→ **Material for the task**
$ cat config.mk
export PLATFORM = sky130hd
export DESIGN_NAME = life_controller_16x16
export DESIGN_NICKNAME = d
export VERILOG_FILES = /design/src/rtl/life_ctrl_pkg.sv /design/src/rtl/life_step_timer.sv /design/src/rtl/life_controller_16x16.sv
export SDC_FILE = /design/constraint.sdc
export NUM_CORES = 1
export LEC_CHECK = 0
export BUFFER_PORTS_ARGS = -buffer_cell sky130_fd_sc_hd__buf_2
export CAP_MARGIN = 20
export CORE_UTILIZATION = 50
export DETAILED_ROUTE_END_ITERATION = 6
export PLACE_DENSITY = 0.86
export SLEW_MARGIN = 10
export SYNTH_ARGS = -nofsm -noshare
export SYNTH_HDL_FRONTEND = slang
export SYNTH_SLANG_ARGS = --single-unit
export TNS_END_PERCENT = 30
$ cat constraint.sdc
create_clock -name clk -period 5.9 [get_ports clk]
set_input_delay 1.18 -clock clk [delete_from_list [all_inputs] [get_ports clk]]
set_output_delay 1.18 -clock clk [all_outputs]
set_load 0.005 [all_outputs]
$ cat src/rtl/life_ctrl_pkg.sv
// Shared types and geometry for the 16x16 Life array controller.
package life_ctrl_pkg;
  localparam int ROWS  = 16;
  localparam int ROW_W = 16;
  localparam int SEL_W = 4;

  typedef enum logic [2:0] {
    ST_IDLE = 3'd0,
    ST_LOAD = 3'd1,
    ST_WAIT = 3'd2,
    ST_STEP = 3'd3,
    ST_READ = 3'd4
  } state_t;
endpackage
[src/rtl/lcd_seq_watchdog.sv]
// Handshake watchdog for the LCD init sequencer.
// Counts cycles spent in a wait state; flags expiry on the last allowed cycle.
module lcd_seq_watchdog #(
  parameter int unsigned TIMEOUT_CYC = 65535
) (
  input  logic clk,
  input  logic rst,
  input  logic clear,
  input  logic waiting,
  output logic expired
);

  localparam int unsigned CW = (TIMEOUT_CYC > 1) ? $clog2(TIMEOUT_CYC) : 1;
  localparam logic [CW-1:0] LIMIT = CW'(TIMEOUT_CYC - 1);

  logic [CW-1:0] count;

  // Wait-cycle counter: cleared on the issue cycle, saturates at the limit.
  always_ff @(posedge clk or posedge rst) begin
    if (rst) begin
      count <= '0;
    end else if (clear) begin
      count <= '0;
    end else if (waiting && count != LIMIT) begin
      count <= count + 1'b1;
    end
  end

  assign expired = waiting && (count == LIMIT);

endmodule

==

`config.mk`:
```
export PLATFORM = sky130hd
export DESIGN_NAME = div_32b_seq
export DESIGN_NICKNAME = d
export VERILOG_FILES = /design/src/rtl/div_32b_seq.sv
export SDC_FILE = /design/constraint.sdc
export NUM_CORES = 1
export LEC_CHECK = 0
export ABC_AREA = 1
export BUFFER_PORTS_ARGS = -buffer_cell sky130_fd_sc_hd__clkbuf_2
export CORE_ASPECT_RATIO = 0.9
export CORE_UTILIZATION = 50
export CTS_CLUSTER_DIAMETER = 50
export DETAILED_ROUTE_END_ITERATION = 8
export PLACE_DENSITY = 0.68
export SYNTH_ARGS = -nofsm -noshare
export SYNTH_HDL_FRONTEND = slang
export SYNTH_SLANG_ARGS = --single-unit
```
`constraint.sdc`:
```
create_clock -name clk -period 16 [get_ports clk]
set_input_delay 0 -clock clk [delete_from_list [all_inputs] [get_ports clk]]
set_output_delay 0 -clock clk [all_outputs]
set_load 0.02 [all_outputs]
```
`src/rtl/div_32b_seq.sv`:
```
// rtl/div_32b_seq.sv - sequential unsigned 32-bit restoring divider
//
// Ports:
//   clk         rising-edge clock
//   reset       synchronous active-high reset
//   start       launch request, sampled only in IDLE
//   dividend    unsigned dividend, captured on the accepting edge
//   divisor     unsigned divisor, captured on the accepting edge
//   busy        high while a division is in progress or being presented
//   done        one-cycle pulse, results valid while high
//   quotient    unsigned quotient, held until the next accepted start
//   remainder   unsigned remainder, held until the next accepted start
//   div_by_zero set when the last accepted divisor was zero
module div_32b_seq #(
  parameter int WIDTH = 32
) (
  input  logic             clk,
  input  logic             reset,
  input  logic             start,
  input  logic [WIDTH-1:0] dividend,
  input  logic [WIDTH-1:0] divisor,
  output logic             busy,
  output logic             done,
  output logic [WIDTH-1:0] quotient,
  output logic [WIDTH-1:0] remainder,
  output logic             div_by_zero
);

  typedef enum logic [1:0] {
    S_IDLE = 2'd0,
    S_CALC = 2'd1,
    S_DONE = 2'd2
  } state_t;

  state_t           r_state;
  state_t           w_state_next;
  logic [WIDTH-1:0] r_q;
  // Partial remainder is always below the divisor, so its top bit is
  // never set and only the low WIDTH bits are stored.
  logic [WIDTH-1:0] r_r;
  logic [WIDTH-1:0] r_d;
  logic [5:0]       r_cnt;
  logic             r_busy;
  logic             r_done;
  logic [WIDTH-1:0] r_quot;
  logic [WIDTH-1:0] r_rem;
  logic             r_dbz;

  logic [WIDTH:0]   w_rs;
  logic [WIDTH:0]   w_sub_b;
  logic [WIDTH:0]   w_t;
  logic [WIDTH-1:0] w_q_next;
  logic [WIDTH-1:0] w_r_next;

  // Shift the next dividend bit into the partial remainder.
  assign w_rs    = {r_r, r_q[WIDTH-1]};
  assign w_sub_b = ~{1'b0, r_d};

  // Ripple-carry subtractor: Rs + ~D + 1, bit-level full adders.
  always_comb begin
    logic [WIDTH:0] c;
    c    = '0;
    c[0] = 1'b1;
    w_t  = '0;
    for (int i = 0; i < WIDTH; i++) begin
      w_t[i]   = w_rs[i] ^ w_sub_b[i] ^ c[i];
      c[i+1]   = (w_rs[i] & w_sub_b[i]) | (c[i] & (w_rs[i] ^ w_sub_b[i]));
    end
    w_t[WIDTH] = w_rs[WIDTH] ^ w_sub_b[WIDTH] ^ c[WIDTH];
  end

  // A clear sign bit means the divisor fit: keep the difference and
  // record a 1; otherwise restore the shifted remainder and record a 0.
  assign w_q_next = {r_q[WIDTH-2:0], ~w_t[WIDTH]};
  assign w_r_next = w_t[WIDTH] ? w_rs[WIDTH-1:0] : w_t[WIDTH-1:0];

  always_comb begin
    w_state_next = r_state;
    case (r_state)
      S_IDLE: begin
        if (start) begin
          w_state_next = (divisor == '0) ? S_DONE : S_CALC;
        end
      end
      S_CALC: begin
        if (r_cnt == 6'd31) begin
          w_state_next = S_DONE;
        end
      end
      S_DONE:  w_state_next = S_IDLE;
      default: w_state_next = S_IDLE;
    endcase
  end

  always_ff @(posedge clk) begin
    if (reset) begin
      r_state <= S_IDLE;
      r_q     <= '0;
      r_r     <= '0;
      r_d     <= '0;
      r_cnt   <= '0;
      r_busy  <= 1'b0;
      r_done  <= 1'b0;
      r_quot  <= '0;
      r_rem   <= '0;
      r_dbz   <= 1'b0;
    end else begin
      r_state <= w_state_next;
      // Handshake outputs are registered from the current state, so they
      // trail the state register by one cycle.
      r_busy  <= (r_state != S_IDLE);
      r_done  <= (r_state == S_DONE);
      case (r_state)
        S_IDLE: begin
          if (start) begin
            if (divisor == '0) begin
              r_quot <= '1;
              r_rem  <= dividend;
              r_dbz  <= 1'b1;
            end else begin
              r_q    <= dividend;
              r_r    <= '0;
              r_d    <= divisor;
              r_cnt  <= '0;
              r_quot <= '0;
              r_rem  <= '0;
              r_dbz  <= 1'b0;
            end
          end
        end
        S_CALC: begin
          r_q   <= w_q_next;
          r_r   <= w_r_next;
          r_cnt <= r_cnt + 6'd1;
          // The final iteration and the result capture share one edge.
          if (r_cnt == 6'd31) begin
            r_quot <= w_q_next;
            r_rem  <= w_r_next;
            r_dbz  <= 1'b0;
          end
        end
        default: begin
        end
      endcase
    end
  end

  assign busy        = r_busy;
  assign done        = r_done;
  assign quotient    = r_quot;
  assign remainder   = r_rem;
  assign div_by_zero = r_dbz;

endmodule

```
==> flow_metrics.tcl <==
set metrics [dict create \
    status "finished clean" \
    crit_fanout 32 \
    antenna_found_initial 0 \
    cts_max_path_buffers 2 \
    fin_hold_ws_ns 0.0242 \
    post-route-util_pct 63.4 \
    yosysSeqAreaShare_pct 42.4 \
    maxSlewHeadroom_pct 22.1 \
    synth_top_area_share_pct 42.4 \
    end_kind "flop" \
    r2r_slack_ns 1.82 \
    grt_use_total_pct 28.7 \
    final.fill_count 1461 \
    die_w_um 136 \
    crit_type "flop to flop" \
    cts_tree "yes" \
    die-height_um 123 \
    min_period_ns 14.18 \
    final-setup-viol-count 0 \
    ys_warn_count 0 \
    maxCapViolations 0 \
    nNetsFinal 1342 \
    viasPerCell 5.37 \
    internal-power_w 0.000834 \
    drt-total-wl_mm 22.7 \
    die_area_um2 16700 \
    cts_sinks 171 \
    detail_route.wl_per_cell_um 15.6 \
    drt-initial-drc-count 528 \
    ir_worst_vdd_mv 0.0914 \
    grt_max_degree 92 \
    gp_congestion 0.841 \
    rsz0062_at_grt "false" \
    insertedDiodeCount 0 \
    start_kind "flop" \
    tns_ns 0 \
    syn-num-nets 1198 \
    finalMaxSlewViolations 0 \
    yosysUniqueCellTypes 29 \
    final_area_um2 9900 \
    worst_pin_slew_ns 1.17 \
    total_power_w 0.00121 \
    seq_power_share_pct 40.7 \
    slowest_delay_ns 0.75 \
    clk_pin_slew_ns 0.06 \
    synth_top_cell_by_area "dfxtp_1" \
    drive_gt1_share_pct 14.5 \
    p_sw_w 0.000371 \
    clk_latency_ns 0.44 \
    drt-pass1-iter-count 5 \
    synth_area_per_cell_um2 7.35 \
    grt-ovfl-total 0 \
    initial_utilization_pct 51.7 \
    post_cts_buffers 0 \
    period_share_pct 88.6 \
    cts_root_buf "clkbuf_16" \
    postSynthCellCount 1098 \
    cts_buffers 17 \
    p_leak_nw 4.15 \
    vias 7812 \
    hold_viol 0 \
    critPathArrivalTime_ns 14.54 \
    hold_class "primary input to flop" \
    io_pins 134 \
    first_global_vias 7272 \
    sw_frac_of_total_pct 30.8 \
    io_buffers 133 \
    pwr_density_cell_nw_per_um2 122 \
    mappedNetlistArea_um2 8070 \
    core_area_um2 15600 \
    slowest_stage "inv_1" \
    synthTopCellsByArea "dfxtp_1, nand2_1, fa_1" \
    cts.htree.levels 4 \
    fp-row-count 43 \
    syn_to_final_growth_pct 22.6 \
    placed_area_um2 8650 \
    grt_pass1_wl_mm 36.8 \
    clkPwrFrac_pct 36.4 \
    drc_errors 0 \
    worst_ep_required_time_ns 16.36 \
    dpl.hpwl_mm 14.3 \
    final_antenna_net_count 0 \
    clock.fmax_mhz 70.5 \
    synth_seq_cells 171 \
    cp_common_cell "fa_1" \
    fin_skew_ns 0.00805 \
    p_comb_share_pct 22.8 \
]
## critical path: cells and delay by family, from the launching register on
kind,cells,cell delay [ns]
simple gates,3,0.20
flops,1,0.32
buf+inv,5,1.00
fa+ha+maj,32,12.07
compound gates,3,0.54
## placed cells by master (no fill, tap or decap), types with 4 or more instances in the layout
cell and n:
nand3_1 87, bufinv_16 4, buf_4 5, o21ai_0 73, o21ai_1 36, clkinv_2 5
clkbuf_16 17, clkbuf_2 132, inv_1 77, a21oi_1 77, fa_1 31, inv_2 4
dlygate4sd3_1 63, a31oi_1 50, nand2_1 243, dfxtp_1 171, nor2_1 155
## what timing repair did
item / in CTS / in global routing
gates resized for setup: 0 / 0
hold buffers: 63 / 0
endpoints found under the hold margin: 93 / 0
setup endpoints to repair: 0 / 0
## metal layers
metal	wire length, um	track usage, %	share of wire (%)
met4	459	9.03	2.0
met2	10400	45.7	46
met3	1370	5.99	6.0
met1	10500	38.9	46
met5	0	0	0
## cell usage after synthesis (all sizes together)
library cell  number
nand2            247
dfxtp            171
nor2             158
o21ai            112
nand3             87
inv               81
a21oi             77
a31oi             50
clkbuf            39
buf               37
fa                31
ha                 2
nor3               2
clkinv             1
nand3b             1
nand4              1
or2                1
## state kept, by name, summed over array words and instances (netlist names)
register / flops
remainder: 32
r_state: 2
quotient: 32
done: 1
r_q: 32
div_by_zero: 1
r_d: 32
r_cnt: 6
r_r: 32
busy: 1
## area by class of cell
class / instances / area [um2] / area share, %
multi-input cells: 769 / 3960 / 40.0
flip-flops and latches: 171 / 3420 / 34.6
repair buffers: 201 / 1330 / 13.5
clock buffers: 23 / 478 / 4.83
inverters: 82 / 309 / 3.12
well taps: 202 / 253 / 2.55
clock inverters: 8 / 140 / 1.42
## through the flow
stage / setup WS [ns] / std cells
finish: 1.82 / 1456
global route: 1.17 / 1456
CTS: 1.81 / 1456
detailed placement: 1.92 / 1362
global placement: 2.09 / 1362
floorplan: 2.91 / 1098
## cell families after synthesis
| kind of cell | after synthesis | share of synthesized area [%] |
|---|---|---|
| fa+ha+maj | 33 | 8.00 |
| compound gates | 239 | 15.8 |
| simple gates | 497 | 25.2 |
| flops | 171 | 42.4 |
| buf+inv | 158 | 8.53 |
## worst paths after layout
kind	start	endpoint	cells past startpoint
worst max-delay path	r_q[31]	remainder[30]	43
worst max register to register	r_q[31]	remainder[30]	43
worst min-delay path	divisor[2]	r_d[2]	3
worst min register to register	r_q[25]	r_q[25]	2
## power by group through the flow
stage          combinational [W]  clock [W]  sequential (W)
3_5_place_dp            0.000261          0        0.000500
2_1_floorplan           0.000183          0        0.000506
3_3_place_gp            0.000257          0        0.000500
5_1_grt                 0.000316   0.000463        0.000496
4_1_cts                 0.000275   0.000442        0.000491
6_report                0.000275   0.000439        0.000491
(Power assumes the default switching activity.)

→ **What you are asked to do**
Go through the records and tally the lines that include "typedef". Write only the number.

→ **Response to the exercise**
2